Brief => From the listing below, output only the lines starting at the line that has "bitwise XOR | 133" and ending at the line that has "declaration | 82", exactly as they appear, ends included.
Segment Start: Dataset entries
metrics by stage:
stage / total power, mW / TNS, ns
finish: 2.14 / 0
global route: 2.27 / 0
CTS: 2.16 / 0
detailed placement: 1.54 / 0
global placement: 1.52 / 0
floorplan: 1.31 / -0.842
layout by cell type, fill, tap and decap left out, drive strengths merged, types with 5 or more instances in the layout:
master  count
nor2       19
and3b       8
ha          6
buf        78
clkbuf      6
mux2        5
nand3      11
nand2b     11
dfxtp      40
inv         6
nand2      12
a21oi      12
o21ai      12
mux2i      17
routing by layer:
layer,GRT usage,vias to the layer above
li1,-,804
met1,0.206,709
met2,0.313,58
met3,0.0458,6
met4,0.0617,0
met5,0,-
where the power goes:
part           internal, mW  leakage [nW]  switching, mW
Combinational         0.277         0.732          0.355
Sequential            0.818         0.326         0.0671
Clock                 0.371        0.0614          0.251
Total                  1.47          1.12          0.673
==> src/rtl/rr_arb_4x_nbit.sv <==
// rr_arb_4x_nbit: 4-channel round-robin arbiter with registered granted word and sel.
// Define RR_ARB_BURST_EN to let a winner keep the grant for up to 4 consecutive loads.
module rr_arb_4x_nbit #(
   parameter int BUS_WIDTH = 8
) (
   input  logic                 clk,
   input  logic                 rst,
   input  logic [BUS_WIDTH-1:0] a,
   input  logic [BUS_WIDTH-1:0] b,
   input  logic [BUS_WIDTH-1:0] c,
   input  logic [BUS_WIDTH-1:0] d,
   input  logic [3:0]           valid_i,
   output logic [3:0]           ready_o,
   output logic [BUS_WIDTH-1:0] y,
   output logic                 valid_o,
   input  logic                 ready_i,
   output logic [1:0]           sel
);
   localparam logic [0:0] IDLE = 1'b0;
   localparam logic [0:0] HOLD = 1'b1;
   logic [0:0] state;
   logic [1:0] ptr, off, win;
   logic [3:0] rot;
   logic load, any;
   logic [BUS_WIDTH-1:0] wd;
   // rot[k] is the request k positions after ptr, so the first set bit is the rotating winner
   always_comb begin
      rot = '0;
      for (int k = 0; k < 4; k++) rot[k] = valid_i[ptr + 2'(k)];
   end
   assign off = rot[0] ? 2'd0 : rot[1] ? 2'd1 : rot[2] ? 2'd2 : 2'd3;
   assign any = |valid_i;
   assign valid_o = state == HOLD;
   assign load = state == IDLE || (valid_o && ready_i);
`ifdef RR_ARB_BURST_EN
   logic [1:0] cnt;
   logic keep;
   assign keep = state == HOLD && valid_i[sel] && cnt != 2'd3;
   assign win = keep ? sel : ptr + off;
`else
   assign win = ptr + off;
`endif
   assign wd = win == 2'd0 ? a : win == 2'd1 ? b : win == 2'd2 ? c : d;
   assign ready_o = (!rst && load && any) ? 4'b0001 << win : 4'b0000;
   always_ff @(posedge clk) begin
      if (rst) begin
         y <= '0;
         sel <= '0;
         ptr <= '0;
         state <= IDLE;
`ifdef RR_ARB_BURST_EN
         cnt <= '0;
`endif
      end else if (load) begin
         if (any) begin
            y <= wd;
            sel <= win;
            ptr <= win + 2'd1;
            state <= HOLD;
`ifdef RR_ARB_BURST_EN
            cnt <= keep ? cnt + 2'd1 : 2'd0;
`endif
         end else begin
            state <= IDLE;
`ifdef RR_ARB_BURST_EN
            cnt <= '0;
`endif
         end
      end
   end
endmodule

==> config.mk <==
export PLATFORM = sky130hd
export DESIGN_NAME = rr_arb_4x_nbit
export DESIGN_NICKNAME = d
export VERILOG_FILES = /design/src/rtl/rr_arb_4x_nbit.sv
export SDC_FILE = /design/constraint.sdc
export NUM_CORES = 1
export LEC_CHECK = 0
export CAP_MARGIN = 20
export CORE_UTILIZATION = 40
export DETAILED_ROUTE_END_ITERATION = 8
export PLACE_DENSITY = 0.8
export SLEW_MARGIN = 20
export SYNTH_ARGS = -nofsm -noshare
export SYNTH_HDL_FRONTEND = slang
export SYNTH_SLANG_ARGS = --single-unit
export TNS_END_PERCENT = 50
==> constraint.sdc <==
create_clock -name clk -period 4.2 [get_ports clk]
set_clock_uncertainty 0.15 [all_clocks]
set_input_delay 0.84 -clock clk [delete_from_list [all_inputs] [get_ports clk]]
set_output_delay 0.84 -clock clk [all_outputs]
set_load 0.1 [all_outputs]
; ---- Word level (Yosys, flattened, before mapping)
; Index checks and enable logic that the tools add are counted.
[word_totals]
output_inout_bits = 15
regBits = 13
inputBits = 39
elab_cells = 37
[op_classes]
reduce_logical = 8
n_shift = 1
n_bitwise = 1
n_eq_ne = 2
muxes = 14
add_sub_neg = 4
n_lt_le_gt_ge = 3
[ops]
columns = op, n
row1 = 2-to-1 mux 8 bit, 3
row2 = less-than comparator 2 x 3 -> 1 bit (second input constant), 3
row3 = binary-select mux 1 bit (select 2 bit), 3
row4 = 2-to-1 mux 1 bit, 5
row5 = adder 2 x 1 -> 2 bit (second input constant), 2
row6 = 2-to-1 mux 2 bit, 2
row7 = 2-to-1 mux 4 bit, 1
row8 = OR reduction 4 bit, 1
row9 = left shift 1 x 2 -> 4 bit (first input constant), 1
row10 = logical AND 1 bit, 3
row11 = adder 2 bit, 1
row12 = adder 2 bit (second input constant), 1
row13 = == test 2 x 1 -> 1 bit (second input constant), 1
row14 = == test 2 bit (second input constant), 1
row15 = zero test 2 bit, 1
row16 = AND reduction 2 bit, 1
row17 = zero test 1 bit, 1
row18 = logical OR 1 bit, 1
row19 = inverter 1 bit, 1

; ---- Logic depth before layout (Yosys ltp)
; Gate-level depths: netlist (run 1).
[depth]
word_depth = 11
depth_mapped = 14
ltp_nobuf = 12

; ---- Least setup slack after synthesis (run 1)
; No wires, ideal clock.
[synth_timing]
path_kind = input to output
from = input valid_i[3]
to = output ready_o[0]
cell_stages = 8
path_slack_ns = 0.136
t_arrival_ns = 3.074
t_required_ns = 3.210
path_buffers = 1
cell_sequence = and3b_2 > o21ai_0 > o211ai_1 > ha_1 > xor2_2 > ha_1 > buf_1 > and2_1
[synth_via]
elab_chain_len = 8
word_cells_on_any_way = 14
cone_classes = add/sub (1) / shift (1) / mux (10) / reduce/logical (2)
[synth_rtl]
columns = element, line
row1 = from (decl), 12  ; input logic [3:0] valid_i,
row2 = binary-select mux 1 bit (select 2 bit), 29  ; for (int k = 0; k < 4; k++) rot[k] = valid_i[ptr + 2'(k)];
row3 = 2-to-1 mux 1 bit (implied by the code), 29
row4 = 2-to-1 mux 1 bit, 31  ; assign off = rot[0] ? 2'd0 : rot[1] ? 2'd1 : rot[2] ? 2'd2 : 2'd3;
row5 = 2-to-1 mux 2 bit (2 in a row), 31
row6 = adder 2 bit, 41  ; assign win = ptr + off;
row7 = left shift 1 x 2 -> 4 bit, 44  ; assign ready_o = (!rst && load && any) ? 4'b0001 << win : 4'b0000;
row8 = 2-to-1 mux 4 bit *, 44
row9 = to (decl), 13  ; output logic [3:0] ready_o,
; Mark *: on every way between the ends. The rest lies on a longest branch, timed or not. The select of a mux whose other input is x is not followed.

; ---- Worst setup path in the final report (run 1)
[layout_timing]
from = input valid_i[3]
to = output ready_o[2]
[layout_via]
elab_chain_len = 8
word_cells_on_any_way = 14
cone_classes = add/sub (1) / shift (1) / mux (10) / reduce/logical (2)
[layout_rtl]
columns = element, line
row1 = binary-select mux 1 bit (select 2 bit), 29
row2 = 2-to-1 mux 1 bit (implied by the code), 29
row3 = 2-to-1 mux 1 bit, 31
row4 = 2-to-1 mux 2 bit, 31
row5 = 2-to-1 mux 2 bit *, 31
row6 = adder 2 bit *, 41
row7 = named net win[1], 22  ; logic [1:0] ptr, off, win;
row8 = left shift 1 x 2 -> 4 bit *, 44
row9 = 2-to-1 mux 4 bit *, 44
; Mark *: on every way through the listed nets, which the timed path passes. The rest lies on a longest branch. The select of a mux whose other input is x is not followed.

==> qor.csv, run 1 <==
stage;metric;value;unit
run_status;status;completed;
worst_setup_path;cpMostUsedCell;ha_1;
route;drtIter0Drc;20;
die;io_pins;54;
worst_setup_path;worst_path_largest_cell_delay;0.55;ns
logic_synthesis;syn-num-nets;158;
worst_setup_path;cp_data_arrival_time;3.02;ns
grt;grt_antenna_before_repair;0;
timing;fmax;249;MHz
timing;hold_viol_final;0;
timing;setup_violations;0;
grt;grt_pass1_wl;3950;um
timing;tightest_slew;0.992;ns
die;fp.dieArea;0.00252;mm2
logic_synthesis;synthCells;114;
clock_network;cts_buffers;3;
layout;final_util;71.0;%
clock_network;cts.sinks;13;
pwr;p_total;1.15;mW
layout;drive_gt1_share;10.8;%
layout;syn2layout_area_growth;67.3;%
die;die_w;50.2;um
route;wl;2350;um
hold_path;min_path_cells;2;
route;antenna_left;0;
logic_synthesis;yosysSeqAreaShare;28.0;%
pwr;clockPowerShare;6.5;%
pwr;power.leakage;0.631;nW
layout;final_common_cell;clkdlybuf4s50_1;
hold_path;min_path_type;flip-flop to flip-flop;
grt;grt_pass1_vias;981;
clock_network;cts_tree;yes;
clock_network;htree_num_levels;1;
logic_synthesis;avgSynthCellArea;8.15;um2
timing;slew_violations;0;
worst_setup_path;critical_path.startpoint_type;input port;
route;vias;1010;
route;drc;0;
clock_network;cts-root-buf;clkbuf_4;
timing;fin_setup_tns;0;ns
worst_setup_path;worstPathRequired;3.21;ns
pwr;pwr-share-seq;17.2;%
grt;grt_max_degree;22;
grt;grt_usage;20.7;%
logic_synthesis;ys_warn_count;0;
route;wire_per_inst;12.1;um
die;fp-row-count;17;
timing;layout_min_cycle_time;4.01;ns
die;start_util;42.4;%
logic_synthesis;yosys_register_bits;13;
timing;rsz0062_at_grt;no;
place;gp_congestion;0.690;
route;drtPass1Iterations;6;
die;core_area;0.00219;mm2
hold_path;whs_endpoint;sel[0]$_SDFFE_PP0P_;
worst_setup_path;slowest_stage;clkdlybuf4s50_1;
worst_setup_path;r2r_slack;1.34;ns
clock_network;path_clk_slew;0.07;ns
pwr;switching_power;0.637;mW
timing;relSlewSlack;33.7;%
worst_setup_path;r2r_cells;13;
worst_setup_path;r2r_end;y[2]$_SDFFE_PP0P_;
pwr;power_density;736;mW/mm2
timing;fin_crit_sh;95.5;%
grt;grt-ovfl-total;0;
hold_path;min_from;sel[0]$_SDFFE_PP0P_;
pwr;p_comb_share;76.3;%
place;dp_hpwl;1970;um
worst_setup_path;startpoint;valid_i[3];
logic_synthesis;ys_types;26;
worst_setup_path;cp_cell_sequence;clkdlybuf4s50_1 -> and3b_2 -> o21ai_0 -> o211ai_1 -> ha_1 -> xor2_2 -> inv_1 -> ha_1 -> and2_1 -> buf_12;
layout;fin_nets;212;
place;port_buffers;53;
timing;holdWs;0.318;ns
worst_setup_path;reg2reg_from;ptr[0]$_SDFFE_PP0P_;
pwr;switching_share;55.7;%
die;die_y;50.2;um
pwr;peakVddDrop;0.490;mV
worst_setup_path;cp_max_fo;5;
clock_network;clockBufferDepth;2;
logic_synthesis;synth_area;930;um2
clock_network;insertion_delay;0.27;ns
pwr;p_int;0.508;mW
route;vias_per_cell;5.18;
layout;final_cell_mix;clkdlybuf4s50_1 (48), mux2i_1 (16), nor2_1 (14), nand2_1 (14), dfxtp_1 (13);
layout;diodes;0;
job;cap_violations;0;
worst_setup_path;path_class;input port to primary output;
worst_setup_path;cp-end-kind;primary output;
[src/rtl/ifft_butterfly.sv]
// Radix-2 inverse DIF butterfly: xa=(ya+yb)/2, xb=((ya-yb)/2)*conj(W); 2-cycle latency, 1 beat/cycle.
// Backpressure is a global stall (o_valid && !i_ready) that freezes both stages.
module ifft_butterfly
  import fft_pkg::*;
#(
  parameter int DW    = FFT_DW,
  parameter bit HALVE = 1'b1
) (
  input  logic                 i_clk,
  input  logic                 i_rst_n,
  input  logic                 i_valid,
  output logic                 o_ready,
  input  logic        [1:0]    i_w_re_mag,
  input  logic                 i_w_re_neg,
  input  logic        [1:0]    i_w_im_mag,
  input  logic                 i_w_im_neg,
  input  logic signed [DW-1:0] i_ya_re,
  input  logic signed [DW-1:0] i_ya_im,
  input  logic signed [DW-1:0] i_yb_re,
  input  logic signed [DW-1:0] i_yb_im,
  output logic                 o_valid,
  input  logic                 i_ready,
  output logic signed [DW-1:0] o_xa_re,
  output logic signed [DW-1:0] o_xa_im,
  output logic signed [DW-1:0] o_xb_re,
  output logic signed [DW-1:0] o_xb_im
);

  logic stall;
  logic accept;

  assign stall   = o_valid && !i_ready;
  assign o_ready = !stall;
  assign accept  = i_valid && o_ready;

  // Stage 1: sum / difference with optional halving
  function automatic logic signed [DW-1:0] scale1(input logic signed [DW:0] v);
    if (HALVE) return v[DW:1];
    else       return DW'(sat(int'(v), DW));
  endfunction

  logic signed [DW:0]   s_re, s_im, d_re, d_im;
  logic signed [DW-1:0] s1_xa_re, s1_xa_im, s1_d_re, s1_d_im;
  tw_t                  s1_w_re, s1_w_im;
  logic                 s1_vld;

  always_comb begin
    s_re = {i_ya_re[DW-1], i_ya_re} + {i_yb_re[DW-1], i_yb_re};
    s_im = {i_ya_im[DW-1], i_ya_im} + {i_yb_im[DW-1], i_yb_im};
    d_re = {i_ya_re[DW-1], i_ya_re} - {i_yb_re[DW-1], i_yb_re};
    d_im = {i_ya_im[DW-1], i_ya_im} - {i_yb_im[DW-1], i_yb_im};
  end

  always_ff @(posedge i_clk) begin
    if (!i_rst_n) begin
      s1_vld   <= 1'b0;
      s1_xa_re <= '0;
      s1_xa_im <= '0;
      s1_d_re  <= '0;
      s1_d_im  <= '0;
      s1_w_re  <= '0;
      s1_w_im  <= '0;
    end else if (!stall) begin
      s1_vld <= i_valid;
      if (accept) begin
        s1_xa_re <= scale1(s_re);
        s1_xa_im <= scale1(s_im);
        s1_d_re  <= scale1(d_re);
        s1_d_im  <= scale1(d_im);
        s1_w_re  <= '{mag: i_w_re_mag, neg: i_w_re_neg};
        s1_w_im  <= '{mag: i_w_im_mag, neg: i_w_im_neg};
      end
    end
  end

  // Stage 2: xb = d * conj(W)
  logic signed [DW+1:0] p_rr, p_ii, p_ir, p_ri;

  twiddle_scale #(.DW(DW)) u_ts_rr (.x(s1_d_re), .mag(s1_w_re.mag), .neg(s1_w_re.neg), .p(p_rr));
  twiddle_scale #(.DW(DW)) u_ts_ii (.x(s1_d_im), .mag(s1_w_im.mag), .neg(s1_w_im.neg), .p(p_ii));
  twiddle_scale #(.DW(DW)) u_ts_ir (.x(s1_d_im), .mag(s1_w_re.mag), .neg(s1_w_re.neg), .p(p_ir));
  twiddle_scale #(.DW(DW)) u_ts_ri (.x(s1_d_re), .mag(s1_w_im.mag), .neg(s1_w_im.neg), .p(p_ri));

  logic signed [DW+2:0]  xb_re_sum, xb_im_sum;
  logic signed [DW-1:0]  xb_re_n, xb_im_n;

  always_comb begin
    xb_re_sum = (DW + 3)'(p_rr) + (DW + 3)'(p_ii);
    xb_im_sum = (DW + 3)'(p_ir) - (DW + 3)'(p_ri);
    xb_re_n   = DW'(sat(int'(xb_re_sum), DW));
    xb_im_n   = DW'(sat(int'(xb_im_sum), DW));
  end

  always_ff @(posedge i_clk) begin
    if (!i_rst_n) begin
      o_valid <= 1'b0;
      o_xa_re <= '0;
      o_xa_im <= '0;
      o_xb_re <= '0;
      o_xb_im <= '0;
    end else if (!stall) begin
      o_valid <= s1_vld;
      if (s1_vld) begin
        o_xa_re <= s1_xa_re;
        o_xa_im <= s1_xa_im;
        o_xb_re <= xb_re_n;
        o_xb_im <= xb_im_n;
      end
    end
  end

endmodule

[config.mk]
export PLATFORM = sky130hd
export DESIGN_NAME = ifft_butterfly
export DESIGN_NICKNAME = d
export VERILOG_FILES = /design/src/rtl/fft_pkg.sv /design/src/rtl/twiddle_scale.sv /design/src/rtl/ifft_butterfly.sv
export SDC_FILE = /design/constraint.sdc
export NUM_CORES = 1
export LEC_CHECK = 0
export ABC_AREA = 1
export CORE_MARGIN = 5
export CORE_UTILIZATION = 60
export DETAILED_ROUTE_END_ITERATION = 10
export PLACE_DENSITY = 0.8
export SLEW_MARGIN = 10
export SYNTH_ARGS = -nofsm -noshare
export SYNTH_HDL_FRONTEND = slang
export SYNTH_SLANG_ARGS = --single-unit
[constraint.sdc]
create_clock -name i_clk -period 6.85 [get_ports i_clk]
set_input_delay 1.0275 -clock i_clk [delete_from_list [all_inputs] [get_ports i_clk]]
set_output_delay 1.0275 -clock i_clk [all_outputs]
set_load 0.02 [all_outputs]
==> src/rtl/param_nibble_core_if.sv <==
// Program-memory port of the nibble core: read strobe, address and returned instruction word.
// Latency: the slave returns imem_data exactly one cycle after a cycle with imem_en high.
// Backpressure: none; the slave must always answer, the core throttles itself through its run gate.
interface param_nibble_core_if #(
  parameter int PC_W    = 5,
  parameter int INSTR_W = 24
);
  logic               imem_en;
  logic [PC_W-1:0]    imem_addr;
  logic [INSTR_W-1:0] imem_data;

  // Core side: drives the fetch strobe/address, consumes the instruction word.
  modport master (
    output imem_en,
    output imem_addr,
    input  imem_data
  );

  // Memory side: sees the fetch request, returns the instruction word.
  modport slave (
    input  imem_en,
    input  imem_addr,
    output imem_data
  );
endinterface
Segment End: Dataset entries
Segment Start: Dataset entries
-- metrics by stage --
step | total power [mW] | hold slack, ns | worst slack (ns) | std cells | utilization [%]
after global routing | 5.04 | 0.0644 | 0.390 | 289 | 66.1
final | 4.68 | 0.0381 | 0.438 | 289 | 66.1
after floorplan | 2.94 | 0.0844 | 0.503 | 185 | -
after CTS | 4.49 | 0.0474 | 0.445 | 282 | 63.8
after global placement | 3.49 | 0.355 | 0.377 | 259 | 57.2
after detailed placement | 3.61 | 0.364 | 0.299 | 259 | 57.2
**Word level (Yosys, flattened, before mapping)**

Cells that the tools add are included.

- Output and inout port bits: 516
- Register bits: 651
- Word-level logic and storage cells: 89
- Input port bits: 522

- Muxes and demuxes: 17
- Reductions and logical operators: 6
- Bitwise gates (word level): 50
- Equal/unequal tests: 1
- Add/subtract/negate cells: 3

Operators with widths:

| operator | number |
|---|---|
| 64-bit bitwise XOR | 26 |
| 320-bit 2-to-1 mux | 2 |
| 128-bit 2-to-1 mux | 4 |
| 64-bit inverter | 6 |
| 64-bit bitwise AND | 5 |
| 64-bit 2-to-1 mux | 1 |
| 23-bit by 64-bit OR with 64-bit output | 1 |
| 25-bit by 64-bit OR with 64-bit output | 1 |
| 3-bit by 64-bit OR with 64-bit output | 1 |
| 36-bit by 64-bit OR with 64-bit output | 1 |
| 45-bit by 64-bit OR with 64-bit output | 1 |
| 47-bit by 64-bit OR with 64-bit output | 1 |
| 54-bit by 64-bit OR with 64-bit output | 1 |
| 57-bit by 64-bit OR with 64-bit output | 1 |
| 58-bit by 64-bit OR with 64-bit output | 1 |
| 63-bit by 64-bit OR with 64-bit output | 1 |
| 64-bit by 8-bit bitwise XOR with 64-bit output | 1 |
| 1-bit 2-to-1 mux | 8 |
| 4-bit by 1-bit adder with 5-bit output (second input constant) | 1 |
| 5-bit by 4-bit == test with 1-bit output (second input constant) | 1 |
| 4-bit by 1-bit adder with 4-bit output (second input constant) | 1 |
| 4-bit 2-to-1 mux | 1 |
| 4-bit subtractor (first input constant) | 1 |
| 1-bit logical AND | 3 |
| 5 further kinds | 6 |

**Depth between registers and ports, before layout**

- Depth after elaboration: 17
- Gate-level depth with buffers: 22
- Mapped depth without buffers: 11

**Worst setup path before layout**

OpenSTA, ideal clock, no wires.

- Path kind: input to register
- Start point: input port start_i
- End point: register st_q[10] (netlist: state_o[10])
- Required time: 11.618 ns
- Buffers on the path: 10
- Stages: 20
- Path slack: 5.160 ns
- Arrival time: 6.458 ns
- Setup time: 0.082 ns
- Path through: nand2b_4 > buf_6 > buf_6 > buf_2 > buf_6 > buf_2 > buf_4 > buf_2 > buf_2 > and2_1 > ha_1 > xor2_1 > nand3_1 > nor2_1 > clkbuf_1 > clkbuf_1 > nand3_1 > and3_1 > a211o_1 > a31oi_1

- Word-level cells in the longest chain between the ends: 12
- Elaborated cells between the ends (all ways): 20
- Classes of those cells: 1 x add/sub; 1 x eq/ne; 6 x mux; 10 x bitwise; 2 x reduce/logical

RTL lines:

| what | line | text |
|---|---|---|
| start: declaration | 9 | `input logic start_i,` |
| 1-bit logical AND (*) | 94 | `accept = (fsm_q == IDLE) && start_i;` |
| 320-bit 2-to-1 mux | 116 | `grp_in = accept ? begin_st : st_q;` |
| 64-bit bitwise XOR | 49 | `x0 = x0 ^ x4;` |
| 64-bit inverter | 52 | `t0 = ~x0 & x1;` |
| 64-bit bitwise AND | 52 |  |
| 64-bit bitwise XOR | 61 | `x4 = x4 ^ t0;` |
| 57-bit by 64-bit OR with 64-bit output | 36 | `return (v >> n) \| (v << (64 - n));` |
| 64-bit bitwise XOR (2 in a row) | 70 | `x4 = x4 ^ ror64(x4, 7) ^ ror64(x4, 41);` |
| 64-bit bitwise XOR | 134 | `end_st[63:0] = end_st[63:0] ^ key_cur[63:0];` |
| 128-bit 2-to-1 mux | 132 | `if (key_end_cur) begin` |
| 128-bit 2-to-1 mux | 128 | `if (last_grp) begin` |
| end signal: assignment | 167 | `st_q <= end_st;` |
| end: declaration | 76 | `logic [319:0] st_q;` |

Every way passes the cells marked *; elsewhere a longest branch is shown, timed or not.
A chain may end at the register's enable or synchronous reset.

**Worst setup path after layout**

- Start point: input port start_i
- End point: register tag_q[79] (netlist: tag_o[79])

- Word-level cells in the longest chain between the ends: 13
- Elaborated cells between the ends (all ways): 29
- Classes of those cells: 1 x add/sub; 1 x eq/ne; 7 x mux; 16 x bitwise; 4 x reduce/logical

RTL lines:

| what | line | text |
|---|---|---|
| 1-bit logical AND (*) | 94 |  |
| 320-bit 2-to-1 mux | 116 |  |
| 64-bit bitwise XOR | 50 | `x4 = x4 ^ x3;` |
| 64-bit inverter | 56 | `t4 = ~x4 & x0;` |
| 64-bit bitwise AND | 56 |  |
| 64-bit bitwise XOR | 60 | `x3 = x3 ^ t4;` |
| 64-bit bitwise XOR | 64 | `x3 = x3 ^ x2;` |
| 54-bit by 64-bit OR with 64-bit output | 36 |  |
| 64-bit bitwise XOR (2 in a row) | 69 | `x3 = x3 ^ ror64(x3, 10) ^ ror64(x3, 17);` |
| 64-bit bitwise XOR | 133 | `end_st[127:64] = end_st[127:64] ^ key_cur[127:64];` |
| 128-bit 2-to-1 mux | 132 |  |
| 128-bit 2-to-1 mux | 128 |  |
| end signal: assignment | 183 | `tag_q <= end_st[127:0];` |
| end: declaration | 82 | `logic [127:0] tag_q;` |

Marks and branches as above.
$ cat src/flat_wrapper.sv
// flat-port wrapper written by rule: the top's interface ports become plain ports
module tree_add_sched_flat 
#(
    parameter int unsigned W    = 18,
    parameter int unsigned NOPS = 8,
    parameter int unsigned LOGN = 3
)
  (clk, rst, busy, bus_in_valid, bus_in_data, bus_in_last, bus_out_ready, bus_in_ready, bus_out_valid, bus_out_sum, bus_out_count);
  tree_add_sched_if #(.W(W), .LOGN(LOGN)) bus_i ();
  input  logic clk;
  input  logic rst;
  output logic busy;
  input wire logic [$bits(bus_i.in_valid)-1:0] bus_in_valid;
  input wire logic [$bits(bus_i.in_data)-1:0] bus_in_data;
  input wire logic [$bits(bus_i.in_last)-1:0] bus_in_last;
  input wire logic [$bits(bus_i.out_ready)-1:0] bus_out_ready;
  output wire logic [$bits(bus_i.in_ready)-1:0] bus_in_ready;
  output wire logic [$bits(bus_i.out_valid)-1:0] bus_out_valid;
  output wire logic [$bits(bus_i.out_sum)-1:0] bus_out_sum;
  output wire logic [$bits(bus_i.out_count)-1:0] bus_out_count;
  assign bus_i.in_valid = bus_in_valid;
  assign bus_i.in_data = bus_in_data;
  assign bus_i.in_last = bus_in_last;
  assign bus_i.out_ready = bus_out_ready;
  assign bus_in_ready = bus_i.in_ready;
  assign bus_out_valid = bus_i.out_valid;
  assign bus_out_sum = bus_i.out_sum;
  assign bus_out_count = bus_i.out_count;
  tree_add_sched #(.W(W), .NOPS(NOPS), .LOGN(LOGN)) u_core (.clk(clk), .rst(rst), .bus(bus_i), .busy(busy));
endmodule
Segment End: Dataset entries
Response below =>
| 64-bit bitwise XOR | 133 | `end_st[127:64] = end_st[127:64] ^ key_cur[127:64];` |
| 128-bit 2-to-1 mux | 132 |  |
| 128-bit 2-to-1 mux | 128 |  |
| end signal: assignment | 183 | `tag_q <= end_st[127:0];` |
| end: declaration | 82 | `logic [127:0] tag_q;` |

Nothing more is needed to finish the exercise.